Unlike Florida where Hurricane Wilma paid a call this morning just south of Naples. Packing 125 mph winds, a moderate (10 ft.) storm surge and heavy rains, she's just about out of the state now. The good news is that she's moving fast as the same cold front that is giving us delightful weather in the country's heartland is muscling her out into the Atlantic.

Good riddance, we say. We also are saying our prayers for the Mexican victims of Wilma. She spent over a day just slowly throwing body punches to the resort areas of Cozumel and Cancun, her 115+ mph winds relentlessly stripping away many structures. Now authorities in Cancun are trying to control looting! Leaving us to wonder about divine targeting: Earlier the Big Easy and the Gulf casinos are destroyed or shut down. Now the Mexican Riviera. Could God be making a statement? And if He is, are we paying attention?

One small piece of good news: Since Wilma left Cancun with a right-angle turn to the east (and isn't that strange in itself?), the Gulf oil platforms were spared. That's dropped today's price per barrel down to below $60. That will affect the pump prices in a positive way, for a change, making everyone happy except for the editorial staff of the New York Times, who today proffer the idea (again) that federal gasoline TAXES should be RAISED! So predictable. Americans aren't suffering enough yet to really embrace the social change advocated by the Times. (Editor's Query: Is social change a euphemism for socialism?)

The bird flu is discovered in England. It's obviously traveling faster than birds can fly, so it must be getting help in some fashion, even if its the importation of foreign birds, like parrots.

Not flying so high are the Houston Astros who find themselves leaving Chicago behind two games to none after closer Brad Lidge gave up another big ninth inning homer last night. If Roy Oswalt doesn't get the job done in Game 3, expect this to be a very short series.

We haven't said much since the early hours of the Harriet Miers nomination, mostly because there is really little to say. She's not John Roberts, meaning her qualifications pale in comparison. It was an ill-advised nomination and barring a miracle it's hard to see how she can win Senate confirmation. The only question is whether the Miers affair is a strategic blunder or a strategic master-stroke engineered by the inscrutable Karl Rove designed to accomplish other arcane goals. As to that question, we don't care.

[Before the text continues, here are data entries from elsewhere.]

From an optimization exercise on the open Yosys and OpenROAD flow, aimed at a short achievable clock period and few clock cycles per item; shortcuts taken in it are not production practice.
Only simulation tests tie the RTL to the original design; equivalence was not proved.
Power is estimated from default activity; no workload was simulated.

<file path="flow/design.v">
`default_nettype none
package sp_pkg;
	localparam int ELEM_W = 9;
	localparam int LEN    = 6;
	localparam logic [ELEM_W-1:0] MODULUS = 9'd509;
	typedef logic [ELEM_W-1:0] elem_t;
	typedef struct packed {
		logic sort_en;
		logic inv_en;
	} mode_t;
	function automatic logic lt9(input logic [8:0] x, input logic [8:0] y);
		logic [8:0] g;
		logic [8:0] e;
		logic [8:0] g1;
		logic [8:0] e1;
		logic [8:0] g2;
		logic [8:0] e2;
		logic [8:0] g3;
		logic [8:0] e3;
		for (int i = 0; i < 9; i++) begin
			g[i] = !x[i] && y[i];
			e[i] = !(x[i] ^ y[i]);
		end
		for (int i = 0; i < 9; i++) begin
			if (i >= 1) begin
				g1[i] = g[i] || (e[i] && g[i-1]);
				e1[i] = e[i] && e[i-1];
			end else begin
				g1[i] = g[i];
				e1[i] = e[i];
			end
		end
		for (int i = 0; i < 9; i++) begin
			if (i >= 2) begin
				g2[i] = g1[i] || (e1[i] && g1[i-2]);
				e2[i] = e1[i] && e1[i-2];
			end else begin
				g2[i] = g1[i];
				e2[i] = e1[i];
			end
		end
		for (int i = 0; i < 9; i++) begin
			if (i >= 4) begin
				g3[i] = g2[i] || (e2[i] && g2[i-4]);
				e3[i] = e2[i] && e2[i-4];
			end else begin
				g3[i] = g2[i];
				e3[i] = e2[i];
			end
		end
		lt9 = g3[8] || (e3[8] && g3[0]);
	endfunction
	function automatic logic [9:0] add9(input logic [8:0] x, input logic [8:0] y, input logic c);
		logic [8:0] p;
		logic [8:0] g;
		logic [8:0] gg;
		logic [8:0] pp;
		logic [8:0] gn;
		logic [8:0] pn;
		logic [9:0] cy;
		p = x ^ y;
		for (int i = 0; i < 9; i++) begin
			g[i] = x[i] & y[i];
		end
		g[0] = g[0] | (p[0] & c);
		gg = g;
		pp = p;
		for (int d = 1; d < 9; d = d * 2) begin
			for (int i = 0; i < 9; i++) begin
				if (i >= d) begin
					gn[i] = gg[i] | (pp[i] & gg[i-d]);
					pn[i] = pp[i] & pp[i-d];
				end else begin
					gn[i] = gg[i];
					pn[i] = pp[i];
				end
			end
			gg = gn;
			pp = pn;
		end
		cy[0] = c;
		for (int i = 1; i < 10; i++) begin
			cy[i] = gg[i-1];
		end
		add9 = {cy[9], p ^ cy[8:0]};
	endfunction
	function automatic logic [8:0] addmod3(input logic [8:0] x, input logic [8:0] xp3,
			input logic [8:0] y);
		logic [9:0] t;
		logic [9:0] u;
		t = add9(x, y, 1'b0);
		u = add9(xp3, y, 1'b0);
		addmod3 = u[9] ? u[8:0] : t[8:0];
	endfunction
	function automatic logic [8:0] addmod(input logic [8:0] x, input logic [8:0] y);
		logic [9:0] t;
		logic [9:0] u;
		t = add9(x, y, 1'b0);
		u = add9(t[8:0], 9'd3, 1'b0);
		addmod = (t[9] || u[9]) ? u[8:0] : t[8:0];
	endfunction
	function automatic logic [8:0] mod3(input logic [10:0] t);
		if (t >= 11'd1018) begin
			mod3 = 9'(t - 11'd1018);
		end else if (t >= 11'd509) begin
			mod3 = 9'(t - 11'd509);
		end else begin
			mod3 = t[8:0];
		end
	endfunction
	function automatic logic [8:0] mod4(input logic [10:0] t);
		if (t >= 11'd1527) begin
			mod4 = 9'(t - 11'd1527);
		end else if (t >= 11'd1018) begin
			mod4 = 9'(t - 11'd1018);
		end else if (t >= 11'd509) begin
			mod4 = 9'(t - 11'd509);
		end else begin
			mod4 = t[8:0];
		end
	endfunction
endpackage
`default_nettype wire
`default_nettype none
module mod_inverse (
	input  wire logic       clk,
	input  wire logic [8:0] value,
	input  wire logic       inv,
	output logic      [8:0] result
);
	localparam logic [63:0] T0_0 = 64'h1422b655412035c6;
	localparam logic [63:0] T0_1 = 64'hcc80bfc25d442402;
	localparam logic [63:0] T0_2 = 64'h683c27b3c2e6e751;
	localparam logic [63:0] T0_3 = 64'h71f76de1e1f3740c;
	localparam logic [63:0] T0_4 = 64'h73f44c1e1e12441c;
	localparam logic [63:0] T0_5 = 64'h1d46262f0c86f0fa;
	localparam logic [63:0] T0_6 = 64'heff6f7516f00bfb3;
	localparam logic [63:0] T0_7 = 64'hc714fedf5564aef5;
	localparam logic [63:0] T1_0 = 64'hb45a4c75214fa5bc;
	localparam logic [63:0] T1_1 = 64'h13392220db71aebf;
	localparam logic [63:0] T1_2 = 64'h121f057f1c4083f7;
	localparam logic [63:0] T1_3 = 64'hc71897ce5f0ec479;
	localparam logic [63:0] T1_4 = 64'h2788dc3e9cfa4638;
	localparam logic [63:0] T1_5 = 64'h3bf0408e3fa83e12;
	localparam logic [63:0] T1_6 = 64'h7f5d63b6c1112732;
	localparam logic [63:0] T1_7 = 64'h8f697ca12b8c968b;
	localparam logic [63:0] T2_0 = 64'h55206f272c8f0b74;
	localparam logic [63:0] T2_1 = 64'h78fa6f6f433b681f;
	localparam logic [63:0] T2_2 = 64'h34a252e4f24008a4;
	localparam logic [63:0] T2_3 = 64'h09067a405f67a530;
	localparam logic [63:0] T2_4 = 64'hdb5e5a7fe39221e3;
	localparam logic [63:0] T2_5 = 64'h4d4bbfe2098550a6;
	localparam logic [63:0] T2_6 = 64'h3ea72b7983534f0a;
	localparam logic [63:0] T2_7 = 64'h9b22bf13ed4ee85e;
	localparam logic [63:0] T3_0 = 64'hccbb0587b093331c;
	localparam logic [63:0] T3_1 = 64'h96c86bb464cec802;
	localparam logic [63:0] T3_2 = 64'hf17833c2de69f019;
	localparam logic [63:0] T3_3 = 64'h6094baafc38d0db4;
	localparam logic [63:0] T3_4 = 64'h379b8bb1823ab59e;
	localparam logic [63:0] T3_5 = 64'h90bc1ae3268ce85e;
	localparam logic [63:0] T3_6 = 64'h11fe0006f59b7c27;
	localparam logic [63:0] T3_7 = 64'h9aecf1bdae9b48b9;
	localparam logic [63:0] T4_0 = 64'h68963a80e5134554;
	localparam logic [63:0] T4_1 = 64'h86430336dc58e9c5;
	localparam logic [63:0] T4_2 = 64'h4e49228e75930076;
	localparam logic [63:0] T4_3 = 64'h5ab625857e12e5e3;
	localparam logic [63:0] T4_4 = 64'h4d1e25d0d784e4a9;
	localparam logic [63:0] T4_5 = 64'ha47fcd16632edb61;
	localparam logic [63:0] T4_6 = 64'h471e3971a5decb65;
	localparam logic [63:0] T4_7 = 64'h9f777dd717a0e5b2;
	localparam logic [63:0] T5_0 = 64'h29166c9b8660b5bc;
	localparam logic [63:0] T5_1 = 64'hc63374b9a902f50e;
	localparam logic [63:0] T5_2 = 64'h2fb692d9b638f6a1;
	localparam logic [63:0] T5_3 = 64'h7fbe70b4b65d2e9b;
	localparam logic [63:0] T5_4 = 64'hc8aad17434bc6080;
	localparam logic [63:0] T5_5 = 64'h1ea438e6992da482;
	localparam logic [63:0] T5_6 = 64'he3d02fda19a44ce7;
	localparam logic [63:0] T5_7 = 64'h9ab48e6689b265da;
	localparam logic [63:0] T6_0 = 64'ha5e590f216a52874;
	localparam logic [63:0] T6_1 = 64'hf6c6ef25364d64e1;
	localparam logic [63:0] T6_2 = 64'h624a532080da6680;
	localparam logic [63:0] T6_3 = 64'h466b14bc9c3c42ab;
	localparam logic [63:0] T6_4 = 64'h4aa770e1b0b5ca67;
	localparam logic [63:0] T6_5 = 64'h3fa6693dbecd6b6e;
	localparam logic [63:0] T6_6 = 64'h9e365364d7c22724;
	localparam logic [63:0] T6_7 = 64'h9e5ad6a5ec3d9616;
	localparam logic [63:0] T7_0 = 64'heab36ba93b4c630c;
	localparam logic [63:0] T7_1 = 64'ha966668188d00ca0;
	localparam logic [63:0] T7_2 = 64'h72976b9a83cd478b;
	localparam logic [63:0] T7_3 = 64'h6ce3a76666dae832;
	localparam logic [63:0] T7_4 = 64'h6cfa292666468e32;
	localparam logic [63:0] T7_5 = 64'h8b87530fa98a45ac;
	localparam logic [63:0] T7_6 = 64'h3eb3fd3b9ea6665a;
	localparam logic [63:0] T7_7 = 64'h99ce7348da8a4caa;
	localparam logic [63:0] T8_0 = 64'h1aa10c2085915a90;
	localparam logic [63:0] T8_1 = 64'ha93aac84c7941bb1;
	localparam logic [63:0] T8_2 = 64'h13d310b2ac12aa24;
	localparam logic [63:0] T8_3 = 64'h5ad8c0a065f572ac;
	localparam logic [63:0] T8_4 = 64'hf2ac54167ebf3929;
	localparam logic [63:0] T8_5 = 64'hb6eaadf2acbdcd0d;
	localparam logic [63:0] T8_6 = 64'hdc89f58737b2a8da;
	localparam logic [63:0] T8_7 = 64'h15a95d97bef3dea9;
	logic [8:0][7:0] part;
	logic [7:0]      hot;
	always_ff @(posedge clk) begin
		for (int h = 0; h < 8; h++) begin
			hot[h] <= value[8:6] == 3'(h);
		end
		part[0][0] <= inv ? T0_0[value[5:0]] : value[0];
		part[0][1] <= inv ? T0_1[value[5:0]] : value[0];
		part[0][2] <= inv ? T0_2[value[5:0]] : value[0];
		part[0][3] <= inv ? T0_3[value[5:0]] : value[0];
		part[0][4] <= inv ? T0_4[value[5:0]] : value[0];
		part[0][5] <= inv ? T0_5[value[5:0]] : value[0];
		part[0][6] <= inv ? T0_6[value[5:0]] : value[0];
		part[0][7] <= inv ? T0_7[value[5:0]] : value[0];
		part[1][0] <= inv ? T1_0[value[5:0]] : value[1];
		part[1][1] <= inv ? T1_1[value[5:0]] : value[1];
		part[1][2] <= inv ? T1_2[value[5:0]] : value[1];
		part[1][3] <= inv ? T1_3[value[5:0]] : value[1];
		part[1][4] <= inv ? T1_4[value[5:0]] : value[1];
		part[1][5] <= inv ? T1_5[value[5:0]] : value[1];
		part[1][6] <= inv ? T1_6[value[5:0]] : value[1];
		part[1][7] <= inv ? T1_7[value[5:0]] : value[1];
		part[2][0] <= inv ? T2_0[value[5:0]] : value[2];
		part[2][1] <= inv ? T2_1[value[5:0]] : value[2];
		part[2][2] <= inv ? T2_2[value[5:0]] : value[2];
		part[2][3] <= inv ? T2_3[value[5:0]] : value[2];
		part[2][4] <= inv ? T2_4[value[5:0]] : value[2];
		part[2][5] <= inv ? T2_5[value[5:0]] : value[2];
		part[2][6] <= inv ? T2_6[value[5:0]] : value[2];
		part[2][7] <= inv ? T2_7[value[5:0]] : value[2];
		part[3][0] <= inv ? T3_0[value[5:0]] : value[3];
		part[3][1] <= inv ? T3_1[value[5:0]] : value[3];
		part[3][2] <= inv ? T3_2[value[5:0]] : value[3];
		part[3][3] <= inv ? T3_3[value[5:0]] : value[3];
		part[3][4] <= inv ? T3_4[value[5:0]] : value[3];
		part[3][5] <= inv ? T3_5[value[5:0]] : value[3];
		part[3][6] <= inv ? T3_6[value[5:0]] : value[3];
		part[3][7] <= inv ? T3_7[value[5:0]] : value[3];
		part[4][0] <= inv ? T4_0[value[5:0]] : value[4];
		part[4][1] <= inv ? T4_1[value[5:0]] : value[4];
		part[4][2] <= inv ? T4_2[value[5:0]] : value[4];
		part[4][3] <= inv ? T4_3[value[5:0]] : value[4];
		part[4][4] <= inv ? T4_4[value[5:0]] : value[4];
		part[4][5] <= inv ? T4_5[value[5:0]] : value[4];
		part[4][6] <= inv ? T4_6[value[5:0]] : value[4];
		part[4][7] <= inv ? T4_7[value[5:0]] : value[4];
		part[5][0] <= inv ? T5_0[value[5:0]] : value[5];
		part[5][1] <= inv ? T5_1[value[5:0]] : value[5];
		part[5][2] <= inv ? T5_2[value[5:0]] : value[5];
		part[5][3] <= inv ? T5_3[value[5:0]] : value[5];
		part[5][4] <= inv ? T5_4[value[5:0]] : value[5];
		part[5][5] <= inv ? T5_5[value[5:0]] : value[5];
		part[5][6] <= inv ? T5_6[value[5:0]] : value[5];
		part[5][7] <= inv ? T5_7[value[5:0]] : value[5];
		part[6][0] <= inv ? T6_0[value[5:0]] : 1'b0;
		part[6][1] <= inv ? T6_1[value[5:0]] : 1'b1;
		part[6][2] <= inv ? T6_2[value[5:0]] : 1'b0;
		part[6][3] <= inv ? T6_3[value[5:0]] : 1'b1;
		part[6][4] <= inv ? T6_4[value[5:0]] : 1'b0;
		part[6][5] <= inv ? T6_5[value[5:0]] : 1'b1;
		part[6][6] <= inv ? T6_6[value[5:0]] : 1'b0;
		part[6][7] <= inv ? T6_7[value[5:0]] : 1'b1;
		part[7][0] <= inv ? T7_0[value[5:0]] : 1'b0;
		part[7][1] <= inv ? T7_1[value[5:0]] : 1'b0;
		part[7][2] <= inv ? T7_2[value[5:0]] : 1'b1;
		part[7][3] <= inv ? T7_3[value[5:0]] : 1'b1;
		part[7][4] <= inv ? T7_4[value[5:0]] : 1'b0;
		part[7][5] <= inv ? T7_5[value[5:0]] : 1'b0;
		part[7][6] <= inv ? T7_6[value[5:0]] : 1'b1;
		part[7][7] <= inv ? T7_7[value[5:0]] : 1'b1;
		part[8][0] <= inv ? T8_0[value[5:0]] : 1'b0;
		part[8][1] <= inv ? T8_1[value[5:0]] : 1'b0;
		part[8][2] <= inv ? T8_2[value[5:0]] : 1'b0;
		part[8][3] <= inv ? T8_3[value[5:0]] : 1'b0;
		part[8][4] <= inv ? T8_4[value[5:0]] : 1'b1;
		part[8][5] <= inv ? T8_5[value[5:0]] : 1'b1;
		part[8][6] <= inv ? T8_6[value[5:0]] : 1'b1;
		part[8][7] <= inv ? T8_7[value[5:0]] : 1'b1;
	end
	always_comb begin
		for (int k = 0; k < 9; k++) begin
			result[k] = |(part[k] & hot);
		end
	end
endmodule
`default_nettype wire
`default_nettype none
module sp_top (
	input  wire logic          clk,
	input  wire logic          rst_n,
	input  wire logic          in_valid,
	input  wire sp_pkg::elem_t in_data,
	input  wire sp_pkg::mode_t in_mode,
	output logic               out_valid,
	output sp_pkg::elem_t      out_data
);
	localparam logic [8:0] INF = 9'h1FF;
	logic       v1;
	logic [2:0] idx;
	logic [2:0] k1;
	logic [8:0] x;
	logic [1:0] mode;
	always_ff @(posedge clk or negedge rst_n) begin
		if (!rst_n) begin
			v1  <= 1'b0;
			idx <= '0;
		end else begin
			v1 <= in_valid;
			if (in_valid) begin
				idx <= (idx == 3'd5) ? 3'd0 : idx + 3'd1;
			end
		end
	end
	always_ff @(posedge clk) begin
		x  <= in_data;
		k1 <= idx;
		if (in_valid && idx == 3'd0) begin
			mode <= in_mode;
		end
	end
	logic [8:0] bi;
	logic [5:0][8:0] b;
	logic [5:0][8:0] s;
	logic [5:0][8:0] s_in;
	logic [5:0][8:0] s_ins;
	logic [5:0]      lt;
	mod_inverse u_inv (
		.clk    (clk),
		.value  (in_data),
		.inv    ((idx == 3'd0) ? in_mode[0] : mode[0]),
		.result (bi)
	);
	always_comb begin
		for (int j = 0; j < 6; j++) begin
			s_in[j] = (k1 == 3'd0) ? INF : s[j];
		end
		for (int j = 0; j < 6; j++) begin
			lt[j] = sp_pkg::lt9(bi, s_in[j]);
		end
		for (int j = 0; j < 6; j++) begin
			if (!lt[j]) begin
				s_ins[j] = s_in[j];
			end else if (j == 0) begin
				s_ins[j] = bi;
			end else begin
				s_ins[j] = lt[j-1] ? s_in[j-1] : bi;
			end
		end
	end
	always_ff @(posedge clk) begin
		if (v1) begin
			b[k1] <= bi;
			s     <= s_ins;
		end
	end
	logic        v2;
	logic        v3;
	logic        v4;
	logic [2:0]  k2;
	logic [2:0]  k3;
	logic [2:0]  k4;
	logic [8:0]  a2;
	logic [8:0]  b2;
	logic [8:0]  b3;
	logic [8:0]  b4;
	logic [10:0] tp3;
	logic [8:0]  p4;
	logic [9:0]  tp2;
	logic [5:0][8:0] p;
	logic [5:0][8:0] pp3;
	logic [5:0][8:0] q;
	always_ff @(posedge clk or negedge rst_n) begin
		if (!rst_n) begin
			v2 <= 1'b0;
			v3 <= 1'b0;
			v4 <= 1'b0;
		end else begin
			v2 <= v1;
			v3 <= v2;
			v4 <= v3;
		end
	end
	assign tp2 = sp_pkg::add9({1'b0, a2[8:1]}, b2, 1'b0);
	always_ff @(posedge clk) begin
		k2  <= k1;
		a2  <= x;
		b2  <= bi;
		k3  <= k2;
		b3  <= b2;
		tp3 <= {tp2, a2[0]};
		k4  <= k3;
		b4  <= b3;
		p4  <= sp_pkg::mod3(tp3);
		if (v3) begin
			p[k3] <= sp_pkg::mod3(tp3);
		end
		if (v4) begin
			pp3[k4] <= 9'(sp_pkg::add9(p4, 9'd3, 1'b0));
			q[k4]   <= sp_pkg::addmod(p4, b4);
		end
	end
	logic       fast;
	logic       fire_fast;
	logic       fire_slow;
	logic       last1;
	logic       ltx0;
	logic       ltx1;
	logic [8:0] s0c;
	logic       lt_in;
	logic [8:0] e0_in;
	logic [8:0] e0_x;
	logic [8:0] e0_s;
	logic [8:0] e0_b;
	logic [8:0] e0_fast;
	logic       lt_rom;
	logic [8:0] e0_rom;
	logic [8:0] e0_slow;
	logic [8:0] e1_s0;
	logic [8:0] e1_s1;
	logic [8:0] e1_x;
	logic [8:0] e1_fast;
	logic [5:0][8:0] e_gen;
	logic [8:0] e_sel;
	logic [2:0] oc;
	assign fast      = !(mode[0] && mode[1]);
	assign fire_fast = in_valid && idx == 3'd5 && fast;
	assign last1     = v1 && k1 == 3'd5;
	assign fire_slow = last1 && !fast;
	assign ltx0 = sp_pkg::lt9(x, s[0]);
	assign ltx1 = sp_pkg::lt9(x, s[1]);
	assign s0c     = (v1 && ltx0) ? x : s[0];
	assign lt_in   = sp_pkg::lt9(in_data, s0c);
	assign e0_in   = sp_pkg::addmod3(p[0], pp3[0], in_data);
	assign e0_x    = sp_pkg::addmod3(p[0], pp3[0], x);
	assign e0_s    = sp_pkg::addmod3(p[0], pp3[0], s[0]);
	assign e0_b    = !mode[1] ? q[0] : ((v1 && ltx0) ? e0_x : e0_s);
	assign e0_fast = (mode[1] && lt_in) ? e0_in : e0_b;
	assign lt_rom  = sp_pkg::lt9(bi, s[0]);
	assign e0_rom  = sp_pkg::addmod3(p[0], pp3[0], bi);
	assign e0_slow = lt_rom ? e0_rom : e0_s;
	assign e1_s0   = sp_pkg::addmod3(p[1], pp3[1], s[0]);
	assign e1_s1   = sp_pkg::addmod3(p[1], pp3[1], s[1]);
	assign e1_x    = sp_pkg::addmod3(p[1], pp3[1], x);
	assign e1_fast = !mode[1] ? q[1] : (ltx1 ? (ltx0 ? e1_s0 : e1_x) : e1_s1);
	always_comb begin
		e_sel = '0;
		for (int j = 1; j < 6; j++) begin
			e_gen[j] = mode[1] ? sp_pkg::addmod3(p[j], pp3[j], s[j]) : q[j];
		end
		e_gen[0] = '0;
		for (int j = 1; j < 6; j++) begin
			if (oc == 3'(j)) begin
				e_sel = e_gen[j];
			end
		end
	end
	always_ff @(posedge clk or negedge rst_n) begin
		if (!rst_n) begin
			out_valid <= 1'b0;
			out_data  <= '0;
			oc        <= '0;
		end else begin
			if (fire_fast) begin
				out_valid <= 1'b1;
				out_data  <= e0_fast;
				oc        <= 3'd1;
			end else if (fire_slow) begin
				out_valid <= 1'b1;
				out_data  <= e0_slow;
				oc        <= 3'd1;
			end else if (last1) begin
				out_data <= e1_fast;
				oc       <= 3'd2;
			end else if (out_valid && oc != 3'd6) begin
				out_data <= e_sel;
				oc       <= oc + 3'd1;
			end else begin
				out_valid <= 1'b0;
				out_data  <= '0;
				oc        <= '0;
			end
		end
	end
endmodule
`default_nettype wire
</file>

We do care as to how the financial markets are going to react today to the surprise announcement of a new Federal Reserve chairman. No link yet, but the word is that there will be a news conference at 12 noon EDT today (11 a.m. CDT). About an hour from now.

Also breaking is a report that three car bombs have exploded at the Palestine Hotel in Baghdad, which is where most of the foreign press bunk at night.

No disrespect to the press, but want to bet which story -- the new Fed chairman or the hotel blast -- will get the most attention in the next 24-48? Yet the Fed chairmanship probably will have more direct impact on living conditions in the world.

And you can take that prediction to the bank.